ASSIGNMENT — Reproduce the records below exactly, but only between the lines holding "or3 | 5 | 0.59" and "final timing paths", inclusive.

### RECORDS FOR THIS TASK ###

## src/rtl/seg_scan.sv

```systemverilog
// seg_scan: time-multiplexed driver for NUM_DIGITS common-anode seven-segment
// digits. It has a double-buffered shadow register, per-digit blink and
// decimal point, and a blanking guard at the start of every digit dwell.
//
// Ports:
//   clk         system clock
//   rst         synchronous, active-high reset
//   en          1 = display on; 0 = all anodes off while the counters keep running
//   load        one-cycle strobe that latches codes / blink_mask / dp_mask
//   codes       5-bit glyph code per digit; digit i = codes[5i+4:5i], digit 0 rightmost
//   blink_mask  1 = digit blanks during the blink-off phase
//   dp_mask     1 = decimal point lit
//   seg_out     active-low segments; [6:0] = g..a, [7] = dp (registered)
//   seg_en      active-low anode enables, at most one low (registered)
module seg_scan #(
    parameter int unsigned NUM_DIGITS = 8,
    parameter int unsigned SCAN_DIV   = 100000,
    parameter int unsigned GUARD      = 1000,
    parameter int unsigned BLINK_DIV  = 25
) (
    input  logic                      clk,
    input  logic                      rst,
    input  logic                      en,
    input  logic                      load,
    input  logic [5*NUM_DIGITS-1:0]   codes,
    input  logic [NUM_DIGITS-1:0]     blink_mask,
    input  logic [NUM_DIGITS-1:0]     dp_mask,
    output logic [7:0]                seg_out,
    output logic [NUM_DIGITS-1:0]     seg_en
);

    localparam int unsigned CODE_W  = 5;
    localparam int unsigned GLYPH_W = 7;
    localparam int unsigned SEG_W   = 8;
    localparam int unsigned DIV_W   = (SCAN_DIV > 1) ? $clog2(SCAN_DIV) : 1;
    localparam int unsigned IDX_W   = (NUM_DIGITS > 1) ? $clog2(NUM_DIGITS) : 1;
    localparam int unsigned BLK_W   = BLINK_DIV + 1;

    localparam logic [CODE_W-1:0] CODE_BLANK = 5'h0F;
    localparam logic [SEG_W-1:0]  SEG_OFF    = 8'hFF;

    // Shadow register contents
    logic [NUM_DIGITS-1:0][CODE_W-1:0] code_q;
    logic [NUM_DIGITS-1:0]             blink_q;
    logic [NUM_DIGITS-1:0]             dp_q;

    // Scan and blink counters
    logic                  run;
    logic [DIV_W-1:0]      div_cnt;
    logic [IDX_W-1:0]      digit_idx;
    logic [BLK_W-1:0]      blink_cnt;

    // Next-output signals
    logic [CODE_W-1:0]     sel_code;
    logic [GLYPH_W-1:0]    glyph;
    logic                  in_guard;
    logic                  blink_off;
    logic [SEG_W-1:0]      seg_out_nxt;
    logic [NUM_DIGITS-1:0] seg_en_nxt;

    // Glyph ROM: 5-bit code to active-low {g,f,e,d,c,b,a}
    function automatic logic [GLYPH_W-1:0] glyph_rom(input logic [CODE_W-1:0] code);
        logic [GLYPH_W-1:0] g;
        g = 7'b1111111;
        case (code)
            5'h00: g = 7'b1000000;
            5'h01: g = 7'b1111001;
            5'h02: g = 7'b0100100;
            5'h03: g = 7'b0110000;
            5'h04: g = 7'b0011001;
            5'h05: g = 7'b0010010;
            5'h06: g = 7'b0000010;
            5'h07: g = 7'b1111000;
            5'h08: g = 7'b0000000;
            5'h09: g = 7'b0010000;
            5'h0A: g = 7'b0001100;  // P
            5'h0B: g = 7'b1000111;  // L
            5'h0C: g = 7'b0010010;  // S
            5'h0D: g = 7'b1000110;  // C
            5'h0E: g = 7'b1110001;  // J
            5'h0F: g = 7'b1111111;  // blank
            5'h10: g = 7'b1000001;  // U
            5'h11: g = 7'b0001000;  // A
            5'h12: g = 7'b0100011;  // o
            5'h13: g = 7'b0011100;  // upper o
            5'h14: g = 7'b0000011;  // b
            default: g = 7'b1111111;
        endcase
        return g;
    endfunction

    // Shadow register: the display only sees new data on a load strobe
    always_ff @(posedge clk) begin
        if (rst) begin
            code_q  <= {NUM_DIGITS{CODE_BLANK}};
            blink_q <= '0;
            dp_q    <= '0;
        end else if (load) begin
            code_q  <= codes;
            blink_q <= blink_mask;
            dp_q    <= dp_mask;
        end
    end

    // Scan prescaler, digit index and blink counter. The counters hold for
    // the first clock after reset, so the output at edge k reflects count k-1.
    always_ff @(posedge clk) begin
        if (rst) begin
            run       <= 1'b0;
            div_cnt   <= '0;
            digit_idx <= '0;
            blink_cnt <= '0;
        end else begin
            run <= 1'b1;
            if (run) begin
                blink_cnt <= blink_cnt + BLK_W'(1);
                if (div_cnt == DIV_W'(SCAN_DIV - 1)) begin
                    div_cnt <= '0;
                    if (digit_idx == IDX_W'(NUM_DIGITS - 1)) begin
                        digit_idx <= '0;
                    end else begin
                        digit_idx <= digit_idx + IDX_W'(1);
                    end
                end else begin
                    div_cnt <= div_cnt + DIV_W'(1);
                end
            end
        end
    end

    // Segment and anode selection for the currently scanned digit
    always_comb begin
        seg_out_nxt = SEG_OFF;
        seg_en_nxt  = '1;
        sel_code    = code_q[digit_idx];
        glyph       = glyph_rom(sel_code);
        in_guard    = (div_cnt < DIV_W'(GUARD));
        // Blinked digits keep the anode on; only the segments go dark
        blink_off   = blink_cnt[BLINK_DIV] & blink_q[digit_idx];
        if (en && !in_guard) begin
            seg_en_nxt[digit_idx] = 1'b0;
            if (!blink_off) begin
                seg_out_nxt = {~dp_q[digit_idx], glyph};
            end
        end
    end

    // Registered outputs
    always_ff @(posedge clk) begin
        if (rst) begin
            seg_out <= SEG_OFF;
            seg_en  <= '1;
        end else begin
            seg_out <= seg_out_nxt;
            seg_en  <= seg_en_nxt;
        end
    end

endmodule

```

## config.mk

```make
export PLATFORM = sky130hd
export DESIGN_NAME = seg_scan
export DESIGN_NICKNAME = d
export VERILOG_FILES = /design/src/rtl/seg_scan.sv
export SDC_FILE = /design/constraint.sdc
export NUM_CORES = 1
export LEC_CHECK = 0
export ABC_AREA = 0
export CAP_MARGIN = 20
export CORE_MARGIN = 2
export CORE_UTILIZATION = 59
export CTS_BUF_LIST = sky130_fd_sc_hd__clkbuf_16
export DETAILED_ROUTE_END_ITERATION = 7
export PLACE_DENSITY = 0.83
export SYNTH_ARGS = -nofsm -noshare
export SYNTH_HDL_FRONTEND = slang
export SYNTH_SLANG_ARGS = --single-unit
```

## constraint.sdc

```tcl
create_clock -name clk -period 5.6 [get_ports clk]
set_clock_uncertainty 0.1 [all_clocks]
set_input_delay 1.4 -clock clk [delete_from_list [all_inputs] [get_ports clk]]
set_output_delay 1.4 -clock clk [all_outputs]
set_load 0.01 [all_outputs]
```

==> results.md <==
* Iteration-0 DRC Markers at 188
* Clock latency on the worst-skew pair at about 0.40 ns
* Compound-cell area share of the yosys netlist at 5.05%
* Mapped Area at 5320 um^2
* Primary FF master, synth: dfxtp_1
* Total Wirelength at ~11000 um
* Mux cell area share after synthesis at 19.7%
* CP Launch Type: primary input
* DPL Wire Length at 7510 um
* Multi-input combinational cell area at 2740 um^2
* Power Internal at between 1.5 and 2 mW
* Drt wl/cell at about 16 um
* Hold_ws at 0.363 ns
* VDD IR-drop max at 0.208 mV
* Psw at 0.447 mW
* Fin nets at 687
* Crit path cell chain: buf_2 > clkinv_1 > buf_4 > nand3_1 > a21oi_2 > o21ai_0 > a211o_1
* Final WS setup at around 2.5 ns
* Largest net degree at the start of global routing at 57
* Clock power share at 47.4%
* Final setup violating endpoints at 0
* Syn. warnings at 0
* Synth unique cells at 45
* Combinational Power Share at 7.9%
* Fin. Hold Viols at 0
* Max Clk Rate at 324 MHz
* Max_slew headroom at 37.0%
* Post-synth EDFFs at 0
* Setup slack at placement at 2.11 ns
* Drt pass-1 iters at 4
* Yosys reg bits at 119
* Area after DPL at slightly above 6000 um^2
* Final GP Congestion at 0.808
* # port buffers at 75
* Post-Synth Adder-Cell Area at roughly 2.6%
* Vias in the first global route at between 4000 and 5000
* Synth async-reset ratio at 0%
* Syn nets at 619
* DRC violations left at 0
* Required time of the worst setup path at roughly 5.8 ns
* Area growth, synth to finish at 23.9%
* Vias per cell at 5.60
* Setup CP Type: in -> reg
* Clock Path Buffers at 2
* Critical path arrival at 3.28 ns
* Share of post-route cells with drive strength above 1 at 7.96%
* Total global routing overflow at 0
* H-Tree Depth at 4
* Ant diodes at 0
* Die width at about 99 um
* Num ports at 76
* Initial antenna violation count at 0
* TritonCTS clock tree: built
* Post-Synth XOR/XNOR Area at about 6.1%
* Root Driver: clkbuf_16
* Cts repair resizes at 0
* Crit path max-delay cell type: buf_2
* GR Util All Layers at 23.9%
* Hold Buf Count CTS at 0
* Register area at 2380 um^2
* Period minus WS final at 3.09 ns
* HP Class: reg -> reg
* Largest family of logic cells by synthesized area: multiplexers
* Rows at 34
* Post-synthesis sequential area ratio at 44.8%
* Mean area per synthesized cell at 9.71 um^2
* Initial Util at between 60% and 70%
* Antenna viol nets, final at 0
* Sw Ratio at between 20% and 30%
* Setup repair after global routing missed its margin: no
* FILL cells at 555
* Die H at around 100 um
* PD cells at 303 nW/um^2
* Fin area at 6590 um^2
* Reg power frac at between 40 and 50%
* Clock-pin slew on the worst setup and hold paths at around 0.060 ns
* Final Slew Violations at 0
* Crit path max fanout at 56
* Final period util at 55.2%
* Cells after Synth at 548
* Buffers inserted by post-CTS timing repair at 0
* Max-cap violation count at 0
* Synth Area in Simple Gates at a little under a fifth
* Worst Max-Slew Pin Slew at 0.945 ns
* First-pass GRT wire length at 18900 um
* Status: finished clean
* Total number of vias at 4122
* Area of the core at ~8700 um^2
* Clk sinks at 119
* Setup crit end kind: register
* Area of the die at 9800 um^2
* Worst stage delay on the critical path at 0.40 ns
* Total CTS buffers at 17
* Setup TNS at 0 ns
* Leak Pwr at 2.66 nW
==> routing by layer <==
| layer | global-route usage [%] | up-vias | wire length (um) |
|---|---|---|---|
| met1 | 29.6 | 1955 | 4870 |
| li1 | - | 2025 | - |
| met4 | 7.59 | 0 | 138 |
| met2 | 41.7 | 130 | 5920 |
| met3 | 4.96 | 12 | 553 |
| met5 | 0 | - | 0 |
==> Yosys cell counts (all sizes together) (2+ instances only) <==
master | count | area share (%)
nand2 | 70 | 5.0
xnor2 | 12 | 2.0
a21oi | 10 | 1.0
nand4 | 14 | 1.6
nor4 | 3 | 0.35
inv | 10 | 0.71
mux4 | 12 | 5.4
dfxtp | 119 | 45
xor2 | 25 | 4.1
o21ai | 16 | 1.5
buf | 21 | 2.3
ha | 11 | 2.6
o2111ai | 2 | 0.33
and2 | 3 | 0.35
mux2i | 68 | 14
a211o | 2 | 0.33
nand3 | 17 | 1.6
nor3 | 5 | 0.47
clkbuf | 9 | 0.63
or3 | 5 | 0.59
mux2 | 2 | 0.56
nor2 | 88 | 6.3
and3 | 9 | 1.1
and4 | 3 | 0.49
==> critical path: cells and delay by family <==
family | cells | cell delay [ns]
buffers and inverters | 3 | 0.85
AO/OA/AOI/OAI | 3 | 0.79
AND/OR/NAND/NOR | 1 | 0.22
==> layout make-up <==
cell class	instances	area share [%]
Inverter	11	0.626
Clock inverter	14	1.44
Clock buffer	17	6.45
Sequential cell	119	36.1
Tap cell	108	2.05
Timing Repair Buffer	79	11.7
Multi-Input combinational cell	388	41.6
==> sequential cells by signal (all words and copies together), names as in the netlist <==
register and count:
run 1, blink_cnt 26, digit_idx 3, seg_en 8
code_q 40, dp_q 8, seg_out 8, div_cnt 17
blink_q 8
==> cell families after synthesis <==
kind of cell	count (synthesis)
compound gates	39
buf+inv	41
fa+ha+maj	11
xor+xnor	37
flops	119
mux	82
simple gates	219
==> metrics by stage <==
step | power [mW] | utilization (%) | std cells
6_report | 2.00 | 75.6 | 736
5_1_grt | 2.06 | 75.6 | 736
4_1_cts | 2.01 | 75.6 | 736
3_5_place_dp | 1.06 | 69.6 | 705
3_3_place_gp | 1.06 | 69.6 | 705
2_1_floorplan | 1.00 | - | 548
==> placed cells by master (no fill, tap or decap), drive strengths merged, types with 12 or more instances in the layout <==
master and instances:
nand3 17, nand4 14, xor2 25, mux2i 68, dfxtp 119, o21ai 16, mux4 12, inv 12
clkdlybuf4s50 73, xnor2 12, nor2 88, clkbuf 17, nand2 70
==> final timing paths <==
kind                start    endpoint  slack (ns)  cells after the start
min reg2reg    code_q[22]  code_q[22]        0.36                      2
min            code_q[22]  code_q[22]        0.36                      2
max                   rst  seg_out[1]        2.51                      7
max reg2reg  digit_idx[1]  seg_out[3]        2.56                      7
==> power groups by stage <==
stage / logic, mW / registers (mW) / clock network, mW
after detailed placement: 0.155 / 0.908 / 0
after global placement: 0.152 / 0.907 / 0
after CTS: 0.158 / 0.892 / 0.961
after global routing: 0.172 / 0.894 / 0.998
after floorplan: 0.100 / 0.903 / 0
final: 0.159 / 0.892 / 0.948
(Power assumes the default switching activity.)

###

RESPONSE AREA —
or3 | 5 | 0.59
mux2 | 2 | 0.56
nor2 | 88 | 6.3
and3 | 9 | 1.1
and4 | 3 | 0.49
==> critical path: cells and delay by family <==
family | cells | cell delay [ns]
buffers and inverters | 3 | 0.85
AO/OA/AOI/OAI | 3 | 0.79
AND/OR/NAND/NOR | 1 | 0.22
==> layout make-up <==
cell class	instances	area share [%]
Inverter	11	0.626
Clock inverter	14	1.44
Clock buffer	17	6.45
Sequential cell	119	36.1
Tap cell	108	2.05
Timing Repair Buffer	79	11.7
Multi-Input combinational cell	388	41.6
==> sequential cells by signal (all words and copies together), names as in the netlist <==
register and count:
run 1, blink_cnt 26, digit_idx 3, seg_en 8
code_q 40, dp_q 8, seg_out 8, div_cnt 17
blink_q 8
==> cell families after synthesis <==
kind of cell	count (synthesis)
compound gates	39
buf+inv	41
fa+ha+maj	11
xor+xnor	37
flops	119
mux	82
simple gates	219
==> metrics by stage <==
step | power [mW] | utilization (%) | std cells
6_report | 2.00 | 75.6 | 736
5_1_grt | 2.06 | 75.6 | 736
4_1_cts | 2.01 | 75.6 | 736
3_5_place_dp | 1.06 | 69.6 | 705
3_3_place_gp | 1.06 | 69.6 | 705
2_1_floorplan | 1.00 | - | 548
==> placed cells by master (no fill, tap or decap), drive strengths merged, types with 12 or more instances in the layout <==
master and instances:
nand3 17, nand4 14, xor2 25, mux2i 68, dfxtp 119, o21ai 16, mux4 12, inv 12
clkdlybuf4s50 73, xnor2 12, nor2 88, clkbuf 17, nand2 70
==> final timing paths <==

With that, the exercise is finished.